• YOUR OBJECTIVE:
Each line in the entries below that holds the string "area" is to be listed.

__________

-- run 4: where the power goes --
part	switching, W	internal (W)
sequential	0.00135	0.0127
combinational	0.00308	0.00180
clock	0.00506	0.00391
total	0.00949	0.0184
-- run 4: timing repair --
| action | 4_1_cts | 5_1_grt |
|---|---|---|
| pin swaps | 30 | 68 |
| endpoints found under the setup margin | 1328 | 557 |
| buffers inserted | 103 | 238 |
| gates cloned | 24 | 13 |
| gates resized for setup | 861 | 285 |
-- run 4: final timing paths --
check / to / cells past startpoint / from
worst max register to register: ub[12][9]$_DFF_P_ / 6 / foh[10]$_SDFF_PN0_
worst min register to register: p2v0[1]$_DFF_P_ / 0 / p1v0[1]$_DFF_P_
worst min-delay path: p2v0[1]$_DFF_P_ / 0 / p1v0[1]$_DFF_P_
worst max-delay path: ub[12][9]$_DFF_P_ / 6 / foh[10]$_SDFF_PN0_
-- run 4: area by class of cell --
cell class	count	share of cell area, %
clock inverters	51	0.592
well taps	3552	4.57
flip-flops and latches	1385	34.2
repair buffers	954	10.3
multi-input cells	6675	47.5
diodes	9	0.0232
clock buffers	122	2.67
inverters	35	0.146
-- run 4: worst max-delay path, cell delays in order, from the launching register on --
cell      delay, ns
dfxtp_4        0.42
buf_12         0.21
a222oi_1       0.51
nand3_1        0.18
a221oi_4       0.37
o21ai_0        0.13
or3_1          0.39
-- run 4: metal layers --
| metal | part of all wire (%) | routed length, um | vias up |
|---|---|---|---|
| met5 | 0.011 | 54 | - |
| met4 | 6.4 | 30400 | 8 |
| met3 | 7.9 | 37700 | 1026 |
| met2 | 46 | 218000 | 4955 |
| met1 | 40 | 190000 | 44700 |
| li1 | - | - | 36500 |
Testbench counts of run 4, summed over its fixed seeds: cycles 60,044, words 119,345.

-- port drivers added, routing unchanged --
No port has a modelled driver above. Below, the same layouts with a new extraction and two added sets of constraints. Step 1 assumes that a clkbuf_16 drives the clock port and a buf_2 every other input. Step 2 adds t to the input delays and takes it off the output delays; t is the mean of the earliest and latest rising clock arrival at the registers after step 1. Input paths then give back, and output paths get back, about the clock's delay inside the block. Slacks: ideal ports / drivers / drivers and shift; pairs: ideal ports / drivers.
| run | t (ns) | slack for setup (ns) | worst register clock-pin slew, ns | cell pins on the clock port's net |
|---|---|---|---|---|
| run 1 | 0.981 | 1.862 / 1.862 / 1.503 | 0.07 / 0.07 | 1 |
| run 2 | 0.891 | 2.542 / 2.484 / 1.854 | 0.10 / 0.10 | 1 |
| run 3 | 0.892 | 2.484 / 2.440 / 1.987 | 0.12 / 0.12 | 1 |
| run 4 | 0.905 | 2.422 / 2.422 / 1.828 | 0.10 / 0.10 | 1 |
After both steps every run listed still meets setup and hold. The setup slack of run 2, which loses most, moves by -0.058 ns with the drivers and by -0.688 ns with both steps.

__________

• WRITTEN SOLUTION:
-- run 4: area by class of cell --
cell class	count	share of cell area, %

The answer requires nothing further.